The Wall is made of black volcanic stone and the remains of destroyed cities, notably their deck plates. Behind it, the Wall was then made of steel and stone, with buildings resting against it. Cannons line it, and a flag with the symbol of the Anti-Traction League snaps in the wind.[1]

There is a central square in the middle of the city that has stairways branching out from it. Shops, booths, houses, and markets line the terraces.[1]

There is narrow street known as the "Street of Weavers", where handwoven baskets are sold. These baskets are hung on poles, so that they look like hanging bird nests.[1]

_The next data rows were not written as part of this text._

--- src/rtl/lcdnib_pkg.sv ---
`timescale 1ns / 1ps

package lcdnib_pkg;

	// Request kinds as they arrive on the request channel
	localparam logic [1:0] KIND_INIT = 2'd0;
	localparam logic [1:0] KIND_CHAR = 2'd1;
	localparam logic [1:0] KIND_POS  = 2'd2;

	// Depth of the queue between front and back
	localparam int QUEUE_DEPTH = 2;

	// Sequencer step counter
	localparam int          STEP_W    = 4;
	localparam logic [3:0]  INIT_LAST = 4'd13;

	// Waits in microseconds
	localparam int          WAIT_W        = 14;
	localparam logic [13:0] WAIT_NONE     = 14'd0;
	localparam logic [13:0] WAIT_POWER_UP = 14'd15000;
	localparam logic [13:0] WAIT_WAKE_ONE = 14'd5000;
	localparam logic [13:0] WAIT_WAKE_TWO = 14'd200;
	localparam logic [13:0] WAIT_CMD      = 14'd37;
	localparam logic [13:0] WAIT_DATA     = 14'd41;
	localparam logic [13:0] WAIT_CLEAR    = 14'd10000;

	// Instruction bytes used by the init run and position requests
	localparam logic [7:0] CMD_CLEAR    = 8'h01;
	localparam logic [7:0] CMD_ENTRY    = 8'h04;
	localparam logic [7:0] CMD_DISPLAY  = 8'h08;
	localparam logic [7:0] CMD_FUNCTION = 8'h20;
	localparam logic [7:0] CMD_DDRAM    = 8'h80;

	localparam logic [7:0] INIT_FUNC  = CMD_FUNCTION | 8'h08;
	localparam logic [7:0] INIT_OFF   = CMD_DISPLAY;
	localparam logic [7:0] INIT_ENTRY = CMD_ENTRY | 8'h02;
	localparam logic [7:0] INIT_ON    = CMD_DISPLAY | 8'h07;

	// Work item held in the queue
	typedef enum logic [1:0] {
		OP_INIT,
		OP_DATA,
		OP_ADDR
	} op_t;

	typedef struct packed {
		op_t        op;
		logic [7:0] code;
	} cmd_t;

	// One bus transfer
	typedef struct packed {
		logic [3:0]        nibble;
		logic              reg_select;
		logic [WAIT_W-1:0] pre_wait_us;
		logic [WAIT_W-1:0] post_wait_us;
		logic              last;
	} xfer_t;

	typedef struct packed {
		logic [3:0]        nibble;
		logic [WAIT_W-1:0] pre;
		logic [WAIT_W-1:0] post;
	} init_entry_t;

	// Init run: wake-up nibbles, then five bytes high nibble first
	function automatic init_entry_t init_xfer(logic [STEP_W-1:0] idx);
		init_entry_t e;
		e.pre  = WAIT_NONE;
		e.post = WAIT_NONE;
		case (idx)
			4'd0: begin
				e.nibble = 4'h3;
				e.pre    = WAIT_POWER_UP;
				e.post   = WAIT_WAKE_ONE;
			end
			4'd1: begin
				e.nibble = 4'h3;
				e.post   = WAIT_WAKE_TWO;
			end
			4'd2: begin
				e.nibble = 4'h3;
				e.post   = WAIT_CMD;
			end
			4'd3: begin
				e.nibble = 4'h2;
				e.post   = WAIT_CMD;
			end
			4'd4:  e.nibble = INIT_FUNC[7:4];
			4'd5: begin
				e.nibble = INIT_FUNC[3:0];
				e.post   = WAIT_CMD;
			end
			4'd6:  e.nibble = INIT_OFF[7:4];
			4'd7: begin
				e.nibble = INIT_OFF[3:0];
				e.post   = WAIT_CMD;
			end
			4'd8:  e.nibble = CMD_CLEAR[7:4];
			4'd9: begin
				e.nibble = CMD_CLEAR[3:0];
				e.post   = WAIT_CLEAR;
			end
			4'd10: e.nibble = INIT_ENTRY[7:4];
			4'd11: begin
				e.nibble = INIT_ENTRY[3:0];
				e.post   = WAIT_CMD;
			end
			4'd12: e.nibble = INIT_ON[7:4];
			4'd13: begin
				e.nibble = INIT_ON[3:0];
				e.post   = WAIT_CMD;
			end
			default: e.nibble = 4'h0;
		endcase
		return e;
	endfunction

endpackage

--- src/rtl/lcdnib_if.sv ---
`timescale 1ns / 1ps

// Request channel
interface lcdnib_req_if;
	logic       valid;
	logic       ready;
	logic [1:0] kind;
	logic [7:0] char_code;
	logic [5:0] column;
	logic       line;

	modport source (output valid, output kind, output char_code, output column,
		output line, input ready);
	modport sink (input valid, input kind, input char_code, input column,
		input line, output ready);
endinterface

// Bus transfer channel
interface lcdnib_xfer_if;
	logic        valid;
	logic        ready;
	logic [3:0]  nibble;
	logic        reg_select;
	logic [13:0] pre_wait_us;
	logic [13:0] post_wait_us;
	logic        last;

	modport source (output valid, output nibble, output reg_select,
		output pre_wait_us, output post_wait_us, output last, input ready);
	modport sink (input valid, input nibble, input reg_select,
		input pre_wait_us, input post_wait_us, input last, output ready);
endinterface

--- src/rtl/lcdnib_front.sv ---
`timescale 1ns / 1ps

module lcdnib_front (
	lcdnib_req_if.sink        req,
	input  logic              full,
	output logic              push,
	output lcdnib_pkg::cmd_t  push_cmd
);

	logic known;

	// Take a request whenever the queue has room
	assign req.ready = !full;

	// Classify the request and build the byte it carries
	always_comb begin
		known         = 1'b1;
		push_cmd.op   = lcdnib_pkg::OP_INIT;
		push_cmd.code = 8'h00;
		case (req.kind)
			lcdnib_pkg::KIND_INIT: begin
				push_cmd.op = lcdnib_pkg::OP_INIT;
			end
			lcdnib_pkg::KIND_CHAR: begin
				push_cmd.op   = lcdnib_pkg::OP_DATA;
				push_cmd.code = req.char_code;
			end
			lcdnib_pkg::KIND_POS: begin
				// row adds 64, the sum is 7 bits wide
				push_cmd.op   = lcdnib_pkg::OP_ADDR;
				push_cmd.code = {lcdnib_pkg::CMD_DDRAM[7], req.line, req.column};
			end
			default: begin
				// reserved kind: taken and dropped
				known = 1'b0;
			end
		endcase
	end

	assign push = req.valid && req.ready && known;

endmodule

--- src/rtl/lcdnib_queue.sv ---
`timescale 1ns / 1ps

module lcdnib_queue #(
	parameter int DEPTH = lcdnib_pkg::QUEUE_DEPTH
) (
	input  logic              clk,
	input  logic              arst_n,
	input  logic              push,
	input  lcdnib_pkg::cmd_t  push_cmd,
	output logic              full,
	input  logic              pop,
	output logic              pop_valid,
	output lcdnib_pkg::cmd_t  pop_cmd
);

	localparam int IDX_W = (DEPTH > 1) ? $clog2(DEPTH) : 1;
	localparam int CNT_W = $clog2(DEPTH + 1);
	localparam logic [IDX_W-1:0] IDX_LAST = IDX_W'(DEPTH - 1);
	localparam logic [CNT_W-1:0] CNT_FULL = CNT_W'(DEPTH);

	lcdnib_pkg::cmd_t  entry_q [DEPTH];
	logic [IDX_W-1:0]  wr_ptr_q;
	logic [IDX_W-1:0]  rd_ptr_q;
	logic [CNT_W-1:0]  count_q;

	assign full      = (count_q == CNT_FULL);
	assign pop_valid = (count_q != '0);
	assign pop_cmd   = entry_q[rd_ptr_q];

	// Entry storage
	always_ff @(posedge clk) begin
		if (push) begin
			entry_q[wr_ptr_q] <= push_cmd;
		end
	end

	// Pointers and fill count
	always_ff @(posedge clk or negedge arst_n) begin
		if (!arst_n) begin
			wr_ptr_q <= '0;
			rd_ptr_q <= '0;
			count_q  <= '0;
		end else begin
			if (push) begin
				wr_ptr_q <= (wr_ptr_q == IDX_LAST) ? '0 : wr_ptr_q + 1'b1;
			end
			if (pop) begin
				rd_ptr_q <= (rd_ptr_q == IDX_LAST) ? '0 : rd_ptr_q + 1'b1;
			end
			if (push && !pop) begin
				count_q <= count_q + 1'b1;
			end else if (pop && !push) begin
				count_q <= count_q - 1'b1;
			end
		end
	end

	// Checks
	a_no_push_full: assert property (@(posedge clk) disable iff (!arst_n)
		push |-> !full || pop)
		else $error("queue written while full");

	a_no_pop_empty: assert property (@(posedge clk) disable iff (!arst_n)
		pop |-> pop_valid)
		else $error("queue read while empty");

endmodule

--- src/rtl/lcdnib_back.sv ---
`timescale 1ns / 1ps

module lcdnib_back (
	input  logic              clk,
	input  logic              arst_n,
	input  logic              cmd_valid,
	input  lcdnib_pkg::cmd_t  cmd,
	output logic              pop,
	lcdnib_xfer_if.source     xfer
);

	logic                            busy_q;
	lcdnib_pkg::cmd_t                cmd_q;
	logic [lcdnib_pkg::STEP_W-1:0]   step_q;
	logic                            out_valid_q;
	lcdnib_pkg::xfer_t               xfer_q;

	lcdnib_pkg::xfer_t               cur;
	lcdnib_pkg::init_entry_t         ie;
	logic                            load;

	// Output slot is free or being emptied this cycle
	assign load = !out_valid_q || xfer.ready;

	// Transfer for the current step
	always_comb begin
		ie               = lcdnib_pkg::init_xfer(step_q);
		cur.nibble       = ie.nibble;
		cur.reg_select   = 1'b0;
		cur.pre_wait_us  = ie.pre;
		cur.post_wait_us = ie.post;
		cur.last         = (step_q == lcdnib_pkg::INIT_LAST);
		if (cmd_q.op != lcdnib_pkg::OP_INIT) begin
			// byte request: high nibble on step 0, low nibble on step 1
			cur.nibble       = step_q[0] ? cmd_q.code[3:0] : cmd_q.code[7:4];
			cur.reg_select   = (cmd_q.op == lcdnib_pkg::OP_DATA);
			cur.pre_wait_us  = lcdnib_pkg::WAIT_NONE;
			cur.post_wait_us = lcdnib_pkg::WAIT_NONE;
			if (step_q[0]) begin
				cur.post_wait_us = (cmd_q.op == lcdnib_pkg::OP_DATA) ?
					lcdnib_pkg::WAIT_DATA : lcdnib_pkg::WAIT_CMD;
			end
			cur.last = step_q[0];
		end
	end

	// Fetch the next request when idle or on the last step of this one
	assign pop = cmd_valid && (!busy_q || (load && cur.last));

	// Sequencer state
	always_ff @(posedge clk or negedge arst_n) begin
		if (!arst_n) begin
			busy_q <= 1'b0;
			step_q <= '0;
		end else begin
			if (load && busy_q) begin
				step_q <= step_q + 1'b1;
				if (cur.last) begin
					busy_q <= 1'b0;
				end
			end
			if (pop) begin
				busy_q <= 1'b1;
				step_q <= '0;
			end
		end
	end

	always_ff @(posedge clk) begin
		if (pop) begin
			cmd_q <= cmd;
		end
	end

	// Output register
	always_ff @(posedge clk or negedge arst_n) begin
		if (!arst_n) begin
			out_valid_q <= 1'b0;
		end else if (load) begin
			out_valid_q <= busy_q;
		end
	end

	always_ff @(posedge clk) begin
		if (load && busy_q) begin
			xfer_q <= cur;
		end
	end

	assign xfer.valid        = out_valid_q;
	assign xfer.nibble       = xfer_q.nibble;
	assign xfer.reg_select   = xfer_q.reg_select;
	assign xfer.pre_wait_us  = xfer_q.pre_wait_us;
	assign xfer.post_wait_us = xfer_q.post_wait_us;
	assign xfer.last         = xfer_q.last;

	// Checks
	a_step_range: assert property (@(posedge clk) disable iff (!arst_n)
		busy_q |-> step_q <= lcdnib_pkg::INIT_LAST)
		else $error("init step beyond end of run");

	a_byte_two_steps: assert property (@(posedge clk) disable iff (!arst_n)
		busy_q && cmd_q.op != lcdnib_pkg::OP_INIT |-> step_q <= 4'd1)
		else $error("byte request beyond two transfers");

	a_first_step: assert property (@(posedge clk) disable iff (!arst_n)
		pop |=> busy_q && step_q == '0)
		else $error("fetched request did not start at step zero");

endmodule

--- src/rtl/char_lcd_nibble_sequencer_top.sv ---
`timescale 1ns / 1ps

// Channel | Role   | Payload
// req     | sink   | kind, char_code, column, line
// xfer    | source | nibble, reg_select, pre_wait_us, post_wait_us, last
//
// An init request emits 14 transfers, a character or position request 2:
// the back output register emits one transfer per cycle unless xfer stalls.
// Queue, fetch and output registers lie between a request and its transfers.
// Reset clears the queue, the sequencer and the output valid at once.
// A stall on xfer holds the output; up to QUEUE_DEPTH requests wait meanwhile.
module char_lcd_nibble_sequencer_top #(
	parameter int QUEUE_DEPTH = lcdnib_pkg::QUEUE_DEPTH
) (
	input  logic          clk,
	input  logic          arst_n,
	lcdnib_req_if.sink    req,
	lcdnib_xfer_if.source xfer
);

	logic             push;
	lcdnib_pkg::cmd_t push_cmd;
	logic             full;
	logic             pop;
	logic             pop_valid;
	lcdnib_pkg::cmd_t pop_cmd;

	// Front: accept and classify
	lcdnib_front u_front (
		.req      (req),
		.full     (full),
		.push     (push),
		.push_cmd (push_cmd)
	);

	// Queue between front and back
	lcdnib_queue #(
		.DEPTH (QUEUE_DEPTH)
	) u_queue (
		.clk       (clk),
		.arst_n    (arst_n),
		.push      (push),
		.push_cmd  (push_cmd),
		.full      (full),
		.pop       (pop),
		.pop_valid (pop_valid),
		.pop_cmd   (pop_cmd)
	);

	// Back: transfer sequencer
	lcdnib_back u_back (
		.clk       (clk),
		.arst_n    (arst_n),
		.cmd_valid (pop_valid),
		.cmd       (pop_cmd),
		.pop       (pop),
		.xfer      (xfer)
	);

endmodule
--- src/flat_wrapper.sv ---
// flat-port wrapper written by rule: the top's interface ports become plain ports
module char_lcd_nibble_sequencer_top_flat 
#(
	parameter int QUEUE_DEPTH = lcdnib_pkg::QUEUE_DEPTH
)
  (clk, arst_n, req_valid, req_kind, req_char_code, req_column, req_line, req_ready, xfer_valid, xfer_nibble, xfer_reg_select, xfer_pre_wait_us, xfer_post_wait_us, xfer_last, xfer_ready);
  lcdnib_req_if req_i ();
  lcdnib_xfer_if xfer_i ();
  input  logic clk;
  input  logic arst_n;
  input wire logic [$bits(req_i.valid)-1:0] req_valid;
  input wire logic [$bits(req_i.kind)-1:0] req_kind;
  input wire logic [$bits(req_i.char_code)-1:0] req_char_code;
  input wire logic [$bits(req_i.column)-1:0] req_column;
  input wire logic [$bits(req_i.line)-1:0] req_line;
  output wire logic [$bits(req_i.ready)-1:0] req_ready;
  output wire logic [$bits(xfer_i.valid)-1:0] xfer_valid;
  output wire logic [$bits(xfer_i.nibble)-1:0] xfer_nibble;
  output wire logic [$bits(xfer_i.reg_select)-1:0] xfer_reg_select;
  output wire logic [$bits(xfer_i.pre_wait_us)-1:0] xfer_pre_wait_us;
  output wire logic [$bits(xfer_i.post_wait_us)-1:0] xfer_post_wait_us;
  output wire logic [$bits(xfer_i.last)-1:0] xfer_last;
  input wire logic [$bits(xfer_i.ready)-1:0] xfer_ready;
  assign req_i.valid = req_valid;
  assign req_i.kind = req_kind;
  assign req_i.char_code = req_char_code;
  assign req_i.column = req_column;
  assign req_i.line = req_line;
  assign req_ready = req_i.ready;
  assign xfer_valid = xfer_i.valid;
  assign xfer_nibble = xfer_i.nibble;
  assign xfer_reg_select = xfer_i.reg_select;
  assign xfer_pre_wait_us = xfer_i.pre_wait_us;
  assign xfer_post_wait_us = xfer_i.post_wait_us;
  assign xfer_last = xfer_i.last;
  assign xfer_i.ready = xfer_ready;
  char_lcd_nibble_sequencer_top #(.QUEUE_DEPTH(QUEUE_DEPTH)) u_core (.clk(clk), .arst_n(arst_n), .req(req_i), .xfer(xfer_i));
endmodule
--- config.mk ---
export PLATFORM = sky130hd
export DESIGN_NAME = char_lcd_nibble_sequencer_top_flat
export DESIGN_NICKNAME = d
export VERILOG_FILES = /design/src/rtl/lcdnib_pkg.sv /design/src/rtl/lcdnib_if.sv /design/src/rtl/lcdnib_front.sv /design/src/rtl/lcdnib_queue.sv /design/src/rtl/lcdnib_back.sv /design/src/rtl/char_lcd_nibble_sequencer_top.sv /design/src/flat_wrapper.sv
export SDC_FILE = /design/constraint.sdc
export NUM_CORES = 1
export LEC_CHECK = 0
export ABC_AREA = 1
export BUFFER_PORTS_ARGS = -buffer_cell sky130_fd_sc_hd__buf_2
export CAP_MARGIN = 20
export CORE_ASPECT_RATIO = 0.8
export CORE_UTILIZATION = 50
export DETAILED_ROUTE_END_ITERATION = 12
export PLACE_DENSITY_LB_ADDON = 0.12
export SETUP_SLACK_MARGIN = 0.4
export SYNTH_ARGS = -nofsm -noshare
export SYNTH_HDL_FRONTEND = slang
export SYNTH_SLANG_ARGS = --single-unit
--- constraint.sdc ---
create_clock -name clk -period 2.45 [get_ports clk]
set_input_delay 0.1225 -clock clk [delete_from_list [all_inputs] [get_ports clk]]
set_output_delay 0.1225 -clock clk [all_outputs]
set_load 0.02 [all_outputs]
==> results.txt, run 1 <==
The final number of max-transition violations was 0; the clock-pin slew on the worst setup and hold paths was 0.09 ns. The total number of H-tree levels is 2. In this run switching power makes up 39.5% of total power. TritonCTS built the clock tree. The logs give 1,511 for the number of global-route vias before repair and 54.2% for the initial core utilization. The number of nets still failing antenna checks after routing was 0; the post-route minimum period was 1.91 ns.

For this run, design rule violations remaining after detail routing come to 0. For this design, the sink count on the clock tree is 54. The routed design has 3920 um of wire. The clock group share of total power is 15.5%.

For the arrival time reported for the critical path endpoint, the log shows 1.97 ns. Dividing the detail-routed via count by the number of cells gives 4.74. The total overflow left after global routing is 0. The run gives 43.4% as the portion of total power attributed to sequential cells. The run finished with clean final reports. The tightest hold path in the finished design has a slack of 0.114 ns. For this run, the total global-route usage over all layers was measured as 16.7%. Standard cell core area: 4760 um^2.

The tools report the netlist area before placement as 2580 um^2. The depth of the most critical reg-to-reg path is 7. Adding up every negative setup slack in the final design gives 0 ns.

For the final weighted congestion in routability-driven placement, the log shows 0.956. Compared with the post-synthesis result, the final layout area differs by 13.7%. For the via count, the log shows 1,667.

The run gives 2.51 ns as the required time reported for the critical path endpoint. For this design the ratio of total power to cell area is 1280 nW/um^2. The critical path launch point type is a register. The critical-path maximum fanout was 11; the relative slew slack was 62.4%. The detailed router's first-iteration violation count was 95; the share of the clock period used by the worst path after layout was 77.9%.

Entering global routing, the biggest net connects 17 pins. The floorplan die height came out at 66.2 um. Detailed placement finished with a half-perimeter wire length of 2780 um. The share of the Yosys chip area taken by registers is 60.9%. The number of antenna diodes in the final layout is 0. The most common flop cell mapped by yosys was edfxtp_1. For the pin with the worst max-slew slack, the measured transition is 0.563 ns.

On the final layout, the worst clock skew is 0.00602 ns. The run gives 1.32 nW as the leakage power of the design. The tools report the initial antenna violation count as 0.

Pin placement for this block handled 57 I/O pins. After floorplanning, the core was divided into 22 placement rows. The combinational power share was 41.2%; the share of synthesized flip-flops with an asynchronous set or reset was 18.5%. Setup repair after global routing could not meet its margin everywhere.

For this run, the post-layout net count is 322. The cell count after synthesis was 248. The number of distinct library cell variants in the gate-level netlist after synthesis is 27, and the count of flip-flops with a built-in enable after synthesis is 44. The number of storage elements in the synthesis netlist is 54, and the number of failing hold endpoints at the final stage is 0.

In the final routed layout, each cell accounts on average for 11.1 um. The critical path is of the reg -> reg type. The instance count along the most critical hold path came out at 4. STA classifies the critical path endpoint as a register.

The yosys synthesis warning count is 0. Timing would allow up to 524 MHz. Clock latency on the worst-skew pair: 0.31 ns. The worst vdd rail ir drop is 0.776 mV, and the total die area is 5450 um^2.

The die extent in x was 82.3 um; the average size of a mapped cell was 10.4 um^2. The analysis attributes to net switching a power of 1.48 mW. The run gives 2.28 mW as the internal power consumption. Max-cap violations in this run came to 0. For the wire length of the first global-routing pass, the log shows 6590 um. The tree is rooted in a clkbuf_8. The tools report the total of endpoints with negative setup slack in the final report as 0. The type of the worst min-delay path is in -> reg. During placement, the flow inserted port buffers numbering 47. The buffer levels on the longest clock path is 2. The share of layout cells above drive strength 1 works out to 25.7%. The first TritonRoute pass finished after 4 iterations.

TritonCTS created 5 clock buffers.
==> cells in the mapped netlist, types with 2 or more instances <==
| master | count | area [um^2] |
|---|---|---|
| nor2_1 | 23 | 86.3 |
| buf_2 | 3 | 15.0 |
| xor2_1 | 4 | 35.0 |
| nand2_4 | 2 | 22.5 |
| inv_1 | 21 | 78.8 |
| edfxtp_1 | 44 | 1320 |
| o21ai_0 | 11 | 55.1 |
| dfrtp_1 | 10 | 250 |
| nand2_1 | 62 | 233 |
| ha_1 | 10 | 125 |
| nor3_1 | 2 | 10.0 |
| nand3_1 | 7 | 35.0 |
| buf_4 | 20 | 150 |
| nand2_2 | 3 | 18.8 |
| a21oi_1 | 12 | 60.1 |
| clkbuf_1 | 3 | 11.3 |
==> final timing paths <==
kind / from / endpoint / slack [ns]
max: u_core.u_back.step_q[0] / u_core.u_back.xfer.nibble[0] / 0.54
min: xfer_ready / u_core.u_back.xfer.valid / 0.11
max reg2reg: u_core.u_back.step_q[0] / u_core.u_back.xfer.nibble[0] / 0.54
min reg2reg: u_core.u_queue.count_q[0] / u_core.u_queue.count_q[0] / 0.51
max in group asynchronous: arst_n / u_core.u_queue.rd_ptr_q / 2.07
min in group asynchronous: arst_n / u_core.u_queue.count_q[1] / 0.18
==> layer usage <==
metal	up-vias	share of wire, %	track usage, %
met5	-	0	0
met4	0	2.2	8.55
met3	8	5.9	3.72
met2	64	45	27.5
met1	732	47	20.5
li1	863	-	-
==> registers in the layout, summed over array words and instances (netlist names) <==
register,count
u_core.u_back.busy_q,1
u_core.u_back.cmd_q,10
u_core.u_back.step_q,4
u_core.u_back.xfer.last,1
u_core.u_back.xfer.nibble,4
u_core.u_back.xfer.post_wait_us,7
u_core.u_back.xfer.pre_wait_us,1
u_core.u_back.xfer.reg_select,1
u_core.u_back.xfer.valid,1
u_core.u_queue.count_q,2
u_core.u_queue.entry_q,20
u_core.u_queue.rd_ptr_q,1
u_core.u_queue.wr_ptr_q,1
==> power by group through the flow <==
stage | clock network [mW] | registers [mW] | logic (mW)
5_1_grt | 0.633 | 1.69 | 1.75
3_5_place_dp | 0 | 1.66 | 1.47
4_1_cts | 0.594 | 1.63 | 1.50
6_report | 0.583 | 1.63 | 1.55
2_1_floorplan | 0 | 1.78 | 1.04
3_3_place_gp | 0 | 1.64 | 1.45
==> area by class of cell <==
cell class                 count  area (um^2)
multi-input combinational    152          785
clock buffer                   6         72.6
tap                           60         75.1
clock inverter                 2         37.5
timing repair buffer          55          298
inverter                      23         92.6
sequential                    54         1570
fill                         400         1830
==> critical path: stages (launching register included) <==
cell	delay, ns
dfrtp_1	0.41
buf_4	0.20
inv_1	0.12
ha_1	0.25
o21ai_0	0.29
nand2_1	0.12
a21oi_1	0.17
o22ai_1	0.09
==> layout by cell type, fill, tap and decap left out, drive strengths merged, types with 9 or more instances in the layout <==
| master | count |
|---|---|
| a21oi | 12 |
| buf | 54 |
| conb | 9 |
| dfrtp | 10 |
| edfxtp | 44 |
| ha | 10 |
| inv | 22 |
| nand2 | 67 |
| nor2 | 25 |
| o21ai | 11 |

The Wall is made of stone, and the rusting corpses of traction cities line its outsides. Cannons line it, and there is an entrance that allows only airships to pass through. On the other side of it, buildings climb up the wall and the mountain valley it sits on.[2]

History[]

Mortal Engines quartet[]

Mortal Engines[]

The Wall became a target for the MEDUSA mounted on London (), but before the entire wall could be destroyed, MEDUSA self-destructed and exploded, destroying London behind/within it.

A Darkling Plain[]

The Wall was rebuilt, but the city had degraded from a vital fortress to only a brief stop, for airships and other vehicles on the way to the front lines.


Film[]

The film's climax occurs in and around the Shield Wall. The MEDUSA partially succeeded in taking out a sizeable fraction of the wall, and blasting away the cannons, but the super weapon collapsed in flames (as the wall also laid in flames).

Trivia[]

  • Maps from the film portray the Shield Wall as lying near Lake Baikhash and the Tian Shan mountains, roughly around the modern day Kazakhstan-China border.
  • In the original version of Mortal Engines, the Shield Wall was known as "Winterbourne's Dyke", a massive earthen tunnel that separated the West Country from the rest of Britain.[3]